Attention-deficit/hyperactivity disorder (ADHD) is frequently associated with other psychiatric conditions, including psychotic disorders. There is evidence for shared genetic susceptibility to both conditions (Hamshere ML, Stergiakouli E, Langley K, et al. Shared polygenic contribution between childhood attention-deficit hyperactivity disorder and adult schizophrenia. Br J Psychiatry. 2013;203(2):107–111) and first-degree relatives of people with ADHD have twice the risk of having schizophrenia compared with healthy controls (Larsson H, Rydén E, Boman M, et al. Risk of bipolar disorder and schizophrenia in relatives of people with attention-deficit hyperactivity disorder. Br J Psychiatry. 2013;203(2):103–106)

There are treatment challenges, and monitoring of physical health has differences with the Early Intervention Psychosis standards following antipsychotic monitoring.

Combined outcomes (symptomatic and functional recovery) may be worse unless addressing ADHD in addition to psychosis, and addressing substance use is important.

Primary objective/aim:

To create an integrated pathway through a clinical practice guideline for patients with ADHD in early intervention for psychosis service.

Secondary objectives/aims:

Identify the prevalence of ADHD in EIP service.

Little is known about the prevalence of comorbid ADHD in adults under the care of early intervention for psychosis (EIP) services in the UK. A previous audit and quality improvement project examining all (adolescent and adult) patients (age 14–65 years) conducted in October 2022 showed a prevalence of 3.6% comorbid diagnosed ADHD in our EIP service.

Methods

Audit tools to identify the prevalence of ADHD in patients with First episode psychosis. Re-audit to monitor the the trajectory of the cases.

Measurable: Using EIP caseload cross-sectional data, data of monitoring and management from electronic patient notes system (SystmOne).
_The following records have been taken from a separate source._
This design comes from an exercise in tuning for a short achievable clock period and few clock cycles on the open sky130 flow, not from production work. RTL that was checked went through simulation tests only; none was proved equivalent to the original. The clock port is modelled as an ideal driver; clocking choices that lean on that would not hold on a real chip. Power figures rest on the tool's default switching activity, not on a simulated workload.

Setup of alpha:
## axiToAhbBridge
module axiToAhbBridge (
    input  wire                                 ACLK,
    input  wire                                 rst,
    input  wire                                 awValid,
    output logic                                awReady,
    input  wire [axiAhbPkg::IdWidth-1:0]        awId,
    input  wire [axiAhbPkg::AddrWidth-1:0]      awAddr,
    input  wire [axiAhbPkg::BeatIdxWidth-1:0]   awLen,
    input  wire axiAhbPkg::axiSize_e            awSize,
    input  wire                                 wValid,
    output logic                                wReady,
    input  wire [axiAhbPkg::DataWidth-1:0]      wData,
    input  wire                                 wLast,
    output logic                                bValid,
    input  wire                                 bReady,
    output logic [axiAhbPkg::IdWidth-1:0]       bId,
    output axiAhbPkg::axiResp_e                 bResp,
    input  wire                                 arValid,
    output logic                                arReady,
    input  wire [axiAhbPkg::IdWidth-1:0]        arId,
    input  wire [axiAhbPkg::AddrWidth-1:0]      arAddr,
    input  wire [axiAhbPkg::BeatIdxWidth-1:0]   arLen,
    input  wire axiAhbPkg::axiSize_e            arSize,
    output logic                                rValid,
    input  wire                                 rReady,
    output logic [axiAhbPkg::IdWidth-1:0]       rId,
    output logic [axiAhbPkg::DataWidth-1:0]     rData,
    output axiAhbPkg::axiResp_e                 rResp,
    output logic                                rLast,
    output logic [axiAhbPkg::AddrWidth-1:0]     hAddr,
    output logic                                hWrite,
    output logic [2:0]                          hSize,
    output axiAhbPkg::ahbTrans_e                hTrans,
    output logic [axiAhbPkg::DataWidth-1:0]     hWData,
    input  wire [axiAhbPkg::DataWidth-1:0]      hRData,
    input  wire                                 hReady,
    input  wire                                 hResp
);
Size in the first run: about 490 flip-flops, ~280 I/O pins, about 19000 µm² of cells after synthesis.
Settings: LEC_CHECK=0, ABC_CLOCK_PERIOD_IN_PS=2000, CAP_MARGIN=20, CORE_MARGIN=2, CORE_UTILIZATION=55, SETUP_SLACK_MARGIN=3.3, SLEW_MARGIN=20; clock period 5.5 ns.
standard.sh (not shown) runs the stock make flow with config.mk's settings and CLKGATE_MAP_FILE= SYNTH_SCRIPT=/design/flow/synth_recipe.tcl, a recipe that flattens the netlist after the stock synthesis.
==> flow/flow/run.sh <==
#!/bin/bash
# The standard layout, except that
#  - the port buffers are buf_4 cells (buffer_ports' default here is a delay
#    buffer, clkdlybuf4s50_1), and
#  - after clock tree synthesis the clock port drives the tree's first-level
#    buffers directly and timing is repaired again (see post_cts.tcl).
set -euo pipefail
cd "$(dirname "$0")/.."
export POST_CTS_TCL="$PWD/flow/post_cts.tcl"
export BUFFER_PORTS_ARGS="-buffer_cell sky130_fd_sc_hd__buf_4"
bash standard.sh finish > flow_make.log 2>&1
==> flow/flow/post_cts.tcl <==
set block [ord::get_db_block]
set clkNet [$block findNet ACLK]
set rootInst ""
set nIn 0
foreach it [$clkNet getITerms] {
  if {[$it isInputSignal]} { set rootInst [$it getInst]; incr nIn }
}
if {$nIn != 1} {
  puts "post_cts: the clock port feeds $nIn cell pins; tree left as it is"
  return
}
set rootOutNet ""
foreach it [$rootInst getITerms] {
  if {[$it isOutputSignal]} { set rootOutNet [$it getNet] }
}
set loads {}
foreach it [$rootOutNet getITerms] {
  if {[$it isInputSignal]} { lappend loads $it }
}
if {[llength $loads] > 4 || [llength [$rootOutNet getBTerms]] > 0} {
  puts "post_cts: root [$rootInst getName] drives [llength $loads] pins; tree left as it is"
  return
}
puts "post_cts: removing root buffer [$rootInst getName]; the clock port now drives [llength $loads] buffers"
foreach it $loads {
  $it disconnect
  $it connect $clkNet
}
foreach it [$rootInst getITerms] {
  if {[$it getNet] ne "NULL"} { $it disconnect }
}
odb::dbInst_destroy $rootInst
odb::dbNet_destroy $rootOutNet

# Repair timing again for the shorter clock paths, as the cts step does after
# clock tree synthesis, and legalize the placement.
estimate_parasitics -placement
report_clock_skew
repair_timing_helper
detailed_placement
check_placement -verbose
estimate_parasitics -placement
report_clock_skew
report_worst_slack -max
The inputs of beta differ from those of alpha as listed below.
diff --git a/flow/design.v b/flow/design.v
--- a/flow/design.v
+++ b/flow/design.v
@@ -94,37 +94,41 @@
     logic                 wEmpty;
     logic                 wReadyQ;    
     logic                 wFullQ;     
     logic                 bAct;
     logic                 hTransQ;
     logic                 hTransO;    
     logic                 hWriteI;
-    logic [11:0]          hAddrI;     
+    logic [AddrWidth-1:0] hAddrI;
     logic [2:0]           hSizeI;
     logic                 hWriteO;
     logic [AddrWidth-1:0] hAddrO;
     logic [2:0]           hSizeO;
     logic                 hLastQ;     
     logic [3:0]           curLeft;    
     logic [DataWidth-1:0] wdPend;     
     logic                 dpAct;
     logic                 dpWr;
     logic                 dpLast;
+    logic [DataWidth-1:0] hWDataS;    
     logic [DataWidth-1:0] hWDataO;
     logic                 wrBusy;     
     logic [IdWidth-1:0]   wrId;
     logic [IdWidth-1:0]   wrIdO;
     logic                 errAcc;
     logic                 bValidQ;
     logic                 bErrQ;
     logic                 bErrO;
     logic                 rdBusy;     
     logic [IdWidth-1:0]   rdId;
     logic [IdWidth-1:0]   rdIdO;
     logic                 rValidQ;
+    logic [DataWidth-1:0] rDataI;
+    logic                 rErrI;
+    logic                 rLastI;
     logic [DataWidth-1:0] rDataO;
     logic                 rErrO;
     logic                 rLastO;
     logic [DataWidth+1:0] rBuf [4];
     logic [1:0]           rWr;
     logic [1:0]           rRd;
     logic [4:0]           rCnt;       
@@ -238,19 +242,21 @@
     assign selAwIn   = !awFullQ && !wrBusy && awValid;
     assign selAr     = !selAwQ && !selAwIn;
     assign startAddr = ({AddrWidth{selAwQ}} & awAddrQ) | ({AddrWidth{selAwIn}} & awAddr)
                      | ({AddrWidth{selAr}} & arAddrS);
     assign startSize = ({3{selAwQ}} & awSizeQ) | ({3{selAwIn}} & awSize)
                      | ({3{selAr}} & arSizeS);
     assign advance   = hTransQ && hReady;
-    assign hAddrN    = {startAddr[31:12], bAct ? (advance ? addrInc : hAddrI) : startAddr[11:0]};
+    assign hAddrN    = bAct ? {hAddrI[31:12], advance ? addrInc : hAddrI[11:0]} : startAddr;
     assign hSizeN    = bAct ? hSizeI : startSize;
     assign hWriteN   = bAct ? hWriteI : wrSel;
     logic [DataWidth+1:0] rNext;
+    logic                 rLoadNew;
     assign rNext    = rEmpty ? {hRData, hResp, dpLast} : rBuf[rRd];
+    assign rLoadNew = rOutFree && (!rEmpty || rdDone);
     always_ff @(posedge ACLK)
     begin
         if (rst)
         begin
             awReadyQ <= 1'b1;
             arReadyQ <= 1'b1;
             awFullQ  <= 1'b0;
@@ -312,15 +318,15 @@
                 wrBusy <= 1'b0;
             if (wrDoneBeat && dpLast)
                 bValidQ <= 1'b1;
             else if (bReady)
                 bValidQ <= 1'b0;
             if (startRd)
                 rdBusy <= 1'b1;
-            else if (rValidQ && rReady && rLastO)
+            else if (rValidQ && rReady && rLastI)
                 rdBusy <= 1'b0;
             if (rOutFree)
                 rValidQ <= !rEmpty || rdDone;
             if (rPop)
                 rRd <= rRd + 2'd1;
             if (rPush)
                 rWr <= rWr + 2'd1;
@@ -342,15 +348,15 @@
         if (!arFullQ)
         begin
             arIdQ   <= arId;
             arAddrQ <= arAddr;
             arLenQ  <= arLen;
             arSizeQ <= arSize;
         end
-        if (!wFullQ)
+        if (wIn)
             wBuf[wWr] <= wData;
         if (canUpd)
         begin
             wdPend <= wHead;
             if (bAct)
             begin
                 if (hTransQ)
@@ -358,21 +364,21 @@
                     hAddrI[11:0] <= addrInc;
                     curLeft      <= curLeft - 4'd1;
                     hLastQ       <= (curLeft == 4'd1);
                 end
             end
             else if (wrSel)
             begin
-                hAddrI  <= startAddr[11:0];
+                hAddrI  <= startAddr;
                 curLeft <= awLenS;
                 hLastQ  <= (awLenS == 4'd0);
             end
             else
             begin
-                hAddrI  <= startAddr[11:0];
+                hAddrI  <= startAddr;
                 curLeft <= arLenS;
                 hLastQ  <= (arLenS == 4'd0);
             end
         end
         if (canUpd && !bAct)
         begin
             hWriteI <= wrSel;
@@ -394,19 +400,19 @@
         if (wrDoneBeat && dpLast && !bValidQ)
             bErrQ <= errAcc || hResp;
         bErrO <= (wrDoneBeat && dpLast) ? (errAcc || hResp) : bErrQ;
         wrIdO <= (!wrBusy && !bAct) ? awIdS : wrId;
         rdIdO <= (!rdBusy && !bAct) ? arIdS : rdId;
         hTransO <= canUpd ? (pres && !rst) : hTransQ;
         rBuf[rWr] <= {hRData, hResp, dpLast};
-        if (rOutFree)
-            {rDataO, rErrO, rLastO} <= rNext;
-        if (hReady)
-            hWDataO <= wdPend;
-        hAddrO[11:0] <= hAddrN[11:0];
-        if (!bAct)
-            hAddrO[31:12] <= hAddrN[31:12];
+        if (rLoadNew)
+            {rDataI, rErrI, rLastI} <= rNext;
+        if (hReady && hTransQ && hWriteI)
+            hWDataS <= wdPend;
+        hAddrO  <= hAddrN;
         hSizeO  <= hSizeN;
         hWriteO <= hWriteN;
+        hWDataO <= hReady ? wdPend : hWDataS;
+        {rDataO, rErrO, rLastO} <= rOutFree ? rNext : {rDataI, rErrI, rLastI};
     end
 endmodule
 `default_nettype wire
beta was carried through to the last stage, and its layout satisfied the timing, DRC and antenna checks. From alpha to beta the numbers moved as follows: worst hold margin +0.019 ns; number of flip-flops and latches in the synthesized netlist now larger; routed wirelength normalized by instance count shows a reduction of 0.67%; die area saw an increase; maximum number of pins on one net before global-route repair now larger. [beta] met2 track utilization from global routing rose 1.8 points relative to alpha. Hold-critical path depth (lower): alpha. Between alpha and beta, the post-synthesis adder-cell area fraction does not differ in any meaningful way. The total length of routed wires number comes out higher for beta vs alpha. Looking at share of post-route cells with drive strength above 1 across beta and alpha, the one that comes out higher is alpha. Relative area of non-clock buffer cells in the final design: beta and alpha compared, higher one is alpha. Final cell count went up by more than 10% going from alpha to beta.
Testbench counts of beta, summed over its fixed seeds: cycles 21,232.
Only the layout flow was run in alpha; the RTL was not checked for function there.
Source: an optimization exercise on an open RTL-to-GDS flow (aim: small area). Production flows keep margins and buffers that such runs may drop. At most, simulation tests tie the RTL to the original design; equivalence was not proved. For run 5, only the layout was checked, not whether the RTL still works. Power and IR drop assume default switching activity.

==> design/flow/flow/run.sh <==
#!/bin/bash
# Standard layout (the standard.sh: standard synthesis and ORFS steps) with these changes:
#  - constant outputs share one tie cell per value instead of one tie cell per port
#  - CTS inserts no dummy loads, and uses smaller clock buffers in larger sink clusters
#  - port buffers are the smallest buffer
set -euo pipefail
export SKIP_REPAIR_TIE_FANOUT=1
export CTS_ARGS="-sink_clustering_enable -repair_clock_nets -dont_use_dummy_load -buf_list {sky130_fd_sc_hd__clkbuf_4 sky130_fd_sc_hd__clkbuf_8} -sink_clustering_size 18 -sink_clustering_max_diameter 80"
export BUFFER_PORTS_ARGS="-buffer_cell sky130_fd_sc_hd__buf_1"
bash standard.sh > flow_make.log 2>&1
==> design/flow/standard.sh <==
#!/bin/bash
# synth_recipe.tcl (not shown) runs the flow's synth.tcl, then flattens the netlist and writes it again
# the make line also repeats each setting of config.mk as NAME=value (left out here)
make -C /OpenROAD-flow-scripts/flow DESIGN_CONFIG=/design/flow/config.mk WORK_HOME=/design/flow/orfs CLKGATE_MAP_FILE= SYNTH_SCRIPT=/design/flow/synth_recipe.tcl "${@:-finish}"
==> design/flow/config.mk <==
export PLATFORM = sky130hd
export DESIGN_NAME = calc_top
export DESIGN_NICKNAME = calc_top
export VERILOG_FILES = /design/flow/design.v
export SDC_FILE = /design/flow/constraint.sdc
export NUM_CORES = 4
export LEC_CHECK = 0
export CAP_MARGIN = 20
export CORE_MARGIN = 2
export CORE_UTILIZATION = 40
export SLEW_MARGIN = 20
==> design/flow/constraint.sdc <==
create_clock -name core_clock -period 10.0 [get_ports {PB1}]
set_input_delay 2.0000 -clock core_clock [delete_from_list [all_inputs] [get_ports {PB1}]]
set_output_delay 2.0000 -clock core_clock [all_outputs]
set_load 0.01 [all_outputs]
==> design/flow/design.v <==
package calc_pkg;
	typedef enum logic [2:0] {
		OP_WRITE       = 3'd0,
		OP_READ        = 3'd1,
		OP_READ2       = 3'd2,
		OP_WRITE_READ  = 3'd3,
		OP_WRITE_READ2 = 3'd4,
		OP_LESS        = 3'd5,
		OP_XOR         = 3'd6,
		OP_SHIFT       = 3'd7
	} calc_op_e;
	typedef logic [16-1:0] calc_word_t;
	typedef logic [5-1:0] calc_addr_t;
	typedef union packed {
		logic [16*8-1:0]     flat;
		logic [0:16-1][7:0] chars;
	} lcd_line_u;
endpackage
A clinical pathway was developed to integrate the diagnostic and treatment pathway to manage ADHD in an early intervention psychosis service.

Service evaluation

We identified all adult patients (between the ages of 18 and 65 years) on the caseload of the EIP service in Northamptonshire Healthcare NHS Foundation Trust, dated 5 September 2023. Data collected included age, gender, ethnicity, primary psychosis diagnosis, psychotropic and ADHD medication prescribed and risk profile that included a history or presence of substance use. Data was anonymised.

Quality improvement

Following from a previous ADHD service evaluation and QIP in EIP (2022) we identified further problem areas that included significant delays in suspected comorbid ADHD in adult patients under EIP care, as well as challenges for those already referred and attempts made by the adult ADHD service for screening and assessment (poor engagement), as well as challenges to patient functional recovery and outcomes in those with comorbid diagnosed and suspected ADHD and psychosis.

Results

174 of 183 (95%) patients on the caseload at the time of the study review date were adults. Of the adult patients, 5 of 174 (2.9%) patients had a known diagnosis of ADHD, all dating back to childhood/adolescence. An additional 4 patients had been referred for ADHD assessment.

Conclusion

There are treatment challenges, and monitoring of physical health has differences with the Early Intervention Psychosis (EIP) standards following antipsychotic monitoring, hence why we have implemented in a lead-up ADHD in EIP Quality Improvement Project a NICE concordant care plan that includes physical health monitoring content and frequency.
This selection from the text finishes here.